Of course when going PBR IBL the more accurate reflections the better. Having reflection probe capturing skybox pass only is the most boring stuff ever, so I did some research. One of the best sources for inspiration was a presentation done by Martin Sobek about Real-Time Reflections in Mafia III and Beyond and if you are interested in the topic I do recommend to check out his work. Also I've found some Unity blog on solving different issues with reflection probes.

If I should really simplify the the topic, a person needs to implement these following things:

First you need to have reflection probes. Easy task. I already had queues with mesh renderers so you just need to render them again.

Real-Time Reflection Probe capturing Queue 4:

Also I wanted to be able to set and view the ranges of Reflection Probe Component in the Outliner panel, so I added new Line, Cube, Circle and Sphere visualisers for future use for point lights, triggers or volumes.

Carrying on?

I was happy with how the renderers looked, however I felt already that it is already going over my original goal and starts demand too much time and still I wasn't paid for doing it as my job. Everything was still done in the spare evenings...

There is an issue if you have two spheres near each other. So obviously you can't capture reflection probe each frame for every pixel but you can have for each sphere separate reflection probe. When you add a third sphere in between those two, then you need to figure out how to blend the reflections from multiple reflection probes :)... "fun".

Large flat areas? Damn, you should use planar reflections for that.

Another technique - Screen Space Reflections. You can reuse your own image you already rendered - great for wet floor. But on the edges - problems. Objects which are out of the camera view? No no, they won't be visible in the SSR.

Okay, still doable, it has been done already, just check out Martin's work.

And then?

I could add physics! Simple enough, you don't need to write physics engine. I would be really, really stupid to do so. Bullet is used in professional software like Blender or Houdini and many other softwares. It already got a python wrapper, so to have it in game engine a person would need to add physics component to represent it in the editor and send those data to the fully developed physics engine. But "main focus was rendering" still resonated in my head.

Then NVIDIA anounced the new RTX graphics card! :) I already knew about that for a few months and now, more than year after, as I'm writing this documentation, it is already well estabilished fact that this technology is a game changer! Every major engine or studio is already supporting new RTX GPUs and will follow this trend in the future.

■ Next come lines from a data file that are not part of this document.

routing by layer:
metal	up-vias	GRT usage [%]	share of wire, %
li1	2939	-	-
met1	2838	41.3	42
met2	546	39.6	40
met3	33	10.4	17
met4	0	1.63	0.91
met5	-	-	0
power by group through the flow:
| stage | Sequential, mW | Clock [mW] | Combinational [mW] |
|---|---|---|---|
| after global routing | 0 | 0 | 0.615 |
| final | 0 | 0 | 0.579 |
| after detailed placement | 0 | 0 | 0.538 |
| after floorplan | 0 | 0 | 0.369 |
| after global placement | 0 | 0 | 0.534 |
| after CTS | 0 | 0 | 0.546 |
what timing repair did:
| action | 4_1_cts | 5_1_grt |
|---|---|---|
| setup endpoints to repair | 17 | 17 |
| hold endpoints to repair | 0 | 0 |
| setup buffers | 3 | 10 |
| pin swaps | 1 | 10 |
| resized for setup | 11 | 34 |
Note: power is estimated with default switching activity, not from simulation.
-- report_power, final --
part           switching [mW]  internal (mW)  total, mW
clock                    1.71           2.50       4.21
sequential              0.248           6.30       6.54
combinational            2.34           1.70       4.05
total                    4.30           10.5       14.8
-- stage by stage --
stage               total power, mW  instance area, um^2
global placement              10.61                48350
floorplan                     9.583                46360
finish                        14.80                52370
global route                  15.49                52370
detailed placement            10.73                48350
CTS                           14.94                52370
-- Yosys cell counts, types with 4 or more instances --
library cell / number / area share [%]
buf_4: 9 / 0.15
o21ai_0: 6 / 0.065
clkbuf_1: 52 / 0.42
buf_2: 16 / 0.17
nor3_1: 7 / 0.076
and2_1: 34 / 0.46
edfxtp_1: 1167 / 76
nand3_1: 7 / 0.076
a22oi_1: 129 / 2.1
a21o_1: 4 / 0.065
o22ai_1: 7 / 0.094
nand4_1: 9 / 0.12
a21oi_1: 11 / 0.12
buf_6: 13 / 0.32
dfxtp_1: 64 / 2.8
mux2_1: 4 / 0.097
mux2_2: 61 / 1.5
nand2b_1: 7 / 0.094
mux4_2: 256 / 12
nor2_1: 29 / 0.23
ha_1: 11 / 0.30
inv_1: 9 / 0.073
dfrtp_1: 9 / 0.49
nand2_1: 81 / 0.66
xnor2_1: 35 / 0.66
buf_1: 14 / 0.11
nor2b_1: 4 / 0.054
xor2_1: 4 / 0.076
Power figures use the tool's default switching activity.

However you can check final renderer's result at the conclusion bottom of the page.

Wishlist Feature	Reference / Docs / White paper
Depth of Field	DOOM (2016) - Graphics Study
Lens Flares	John Chapman: Pseudo Lens Flares (2013) John Chapman: Screen Space Lens Flare (2017)
Cromatic Aberration	-

User Interface

I am quite a fan of PyQt5 so switching UI framework would be a waste of time for me. I did choose panels, to be able to move them freely across multiple screens. Forcing the panels into fixed UI layout is a simple task achievent by setting widget's parent. However I spent some time to polish the UI and make it dynamic and easy to use. Panel is created by 1 line of code, aso adding a widget with configurable minimum, maximum, etc:

DebugUI.instance.createPanel("Game", btnTitle="Game")

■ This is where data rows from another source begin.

File: src/rtl/core/assert_macros.svh
// ----------------------------------------------------------------------------
// Assertion macros for the keyed chunk store.
// Each macro checks on the rising edge of clk and is off while arst_n is low.
// ----------------------------------------------------------------------------
`ifndef ASSERT_MACROS_SVH
`define ASSERT_MACROS_SVH
`ifndef SYNTHESIS
`define KCSA_ASSERT(lbl, prop, msg) \
	lbl: assert property (@(posedge clk) disable iff (!arst_n) prop) else $error(msg);
`define KCSA_NEVER(lbl, expr, msg) \
	lbl: assert property (@(posedge clk) disable iff (!arst_n) !(expr)) else $error(msg);
`else
`define KCSA_ASSERT(lbl, prop, msg)
`define KCSA_NEVER(lbl, expr, msg)
`endif
`endif

File: src/rtl/core/kcsa_pkg.sv
// ----------------------------------------------------------------------------
// kcsa_pkg
// Shared constants, codes and types of the keyed chunk store allocator.
// ----------------------------------------------------------------------------
`default_nettype none
package kcsa_pkg;
	localparam int MEM_BYTES = 1024;
	localparam int KEY_MAX = 32;
	localparam int ADDR_W = $clog2(MEM_BYTES);
	localparam int KC_W = $clog2(KEY_MAX + 1);
	localparam int KI_W = (KEY_MAX > 1) ? $clog2(KEY_MAX) : 1;
	localparam int LEN_W = 10;
	localparam int PLEN_W = 16;
	localparam int CUR_W = ((ADDR_W > PLEN_W) ? ADDR_W : PLEN_W) + 2;
	localparam int HC_W = $clog2(KEY_MAX + 4);
	localparam int HDR_BYTES = 3;
	localparam int IN_DATA_W = 24;
	localparam int IN_USER_W = 3;
	localparam int OUT_DATA_W = 16;

	localparam logic [7:0] MARK_MAGIC = 8'(8'h1a << 1);
	localparam logic [7:0] MARK_MASK = 8'hfe;
	localparam logic [7:0] ERASED = 8'hff;

	localparam logic [1:0] REQ_WRITE = 2'd0;
	localparam logic [1:0] REQ_READ = 2'd1;
	localparam logic [1:0] REQ_FREE = 2'd2;
	localparam logic [1:0] REQ_BAD = 2'd3;

	localparam logic [2:0] STAT_ACCEPTED = 3'd0;
	localparam logic [2:0] STAT_SUCCESS = 3'd1;
	localparam logic [2:0] STAT_KEY_USED = 3'd2;
	localparam logic [2:0] STAT_NO_SPACE = 3'd3;
	localparam logic [2:0] STAT_NOT_FOUND = 3'd4;
	localparam logic [2:0] STAT_KEY_LONG = 3'd5;

	typedef struct packed {
		logic [1:0] req_type;
		logic item_kind;
		logic [7:0] byte_value;
		logic is_last;
		logic [LEN_W-1:0] data_length;
	} item_t;
endpackage
`default_nettype wire

File: src/rtl/core/kcsa_front.sv
// ----------------------------------------------------------------------------
// kcsa_front
// Input side: takes request words, splits them into fields and holds them
// in a two-entry queue for the sequencer.
// ----------------------------------------------------------------------------
`default_nettype none
module kcsa_front import kcsa_pkg::*; (
	input wire logic clk,
	input wire logic arst_n,
	input wire logic s_tvalid,
	output logic s_tready,
	input wire logic [IN_DATA_W-1:0] s_tdata, // byte_value, data_length, zero fill
	input wire logic [IN_USER_W-1:0] s_tuser, // req_type, item_kind
	input wire logic s_tlast,
	input wire logic en,
	output logic q_valid,
	output item_t q_item,
	input wire logic q_pop
);
	item_t buf_q [2];
	logic wp_q;
	logic rp_q;
	logic [1:0] cnt_q;
	logic push;
	item_t in_item;

	always_comb begin
		in_item.req_type = s_tuser[1:0];
		in_item.item_kind = s_tuser[2];
		in_item.byte_value = s_tdata[7:0];
		in_item.is_last = s_tlast;
		in_item.data_length = s_tdata[8 +: LEN_W];
	end

	assign s_tready = en && (cnt_q != 2'd2);
	assign push = s_tvalid && s_tready;
	assign q_valid = (cnt_q != 2'd0);
	assign q_item = buf_q[rp_q];

	always_ff @(posedge clk) begin
		if (push) begin
			buf_q[wp_q] <= in_item;
		end
	end

	always_ff @(posedge clk or negedge arst_n) begin
		if (!arst_n) begin
			wp_q <= 1'b0;
			rp_q <= 1'b0;
			cnt_q <= 2'd0;
		end else begin
			if (push) begin
				wp_q <= ~wp_q;
			end
			if (q_pop) begin
				rp_q <= ~rp_q;
			end
			cnt_q <= cnt_q + 2'(push) - 2'(q_pop);
		end
	end
endmodule
`default_nettype wire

DebugUI.panels['Game'].addVector3fSlider('Ambient Light', self.setAmbientLight, default=[ambient.r, ambient.g, ambient.b],...)
DebugUI.panels['Game'].addCheckbox('Animate point light', self.setParam('animatePointLight'), default=self.parent.animatePointLight)
DebugUI.panels['Game'].addSlider('Anim PointLight Range', self.setParam('animPointLightRange'),  default=self.parent.animPointLightRange,
    input_max=15)
# more widgets here ...

Also several of the panels are dynamic. For example outliner, which is described below.

Some of the panels for different demos and renderers:

Qt Skin Generator

I didn't like the default skin for Qt5, so I have to write a generator for Qt QSS skins. Now, in 2019, I have written another version of Qt Skin Generator and released it publicly as a free product! The main reason to use the generator is to fix many problems Qt introduced when they took webdev CSS technology and made qss from it. Qt Skin Generator allows you to use Stylus and write your skin in human friendly form and auto compile it to valid qss and thanks to live-reload see the changes immediately. Thanks to stylus you can use inheritance, functions and variables. If you are interested in it, go ahead and check it out!

Custom Widgets

Through the time I have created also some interesting widgets:

Input Slider Widget

This one is inspired by Blender UI. It supports 3 value types: percentage, integer and float. Displayed precission is also adjustable. More important is that you can tab/Ctrl+tab between elements, drag and slide to set a value. If you need more precision, when holding Shift key, the value adjust more precise. On the other hand, if you want to snap to certain values, when holding Ctrl it goes up/down by increments (default is 10%, but it's also adjustable). You can drag with cursor over the screen and it also works for multiple monitors. Just a nice touch is when you double click, you can type directly after the period.

Texture Slot Widget

This widget support drag & drop of files, switching sRGB, flipping Y channel. The green arrow button registers current texture for live reload check, in case you're painting masks in photoshop. To see what you painted, you just need to save that file. Also it supports multiple formats, even .psd files. Or you can replace texture by color. Each channel is defined specific, so when you turn color on, you will get LDR or HDR clamped values or different channels RGB or RGBA. Also it previews you the color even in HDR values.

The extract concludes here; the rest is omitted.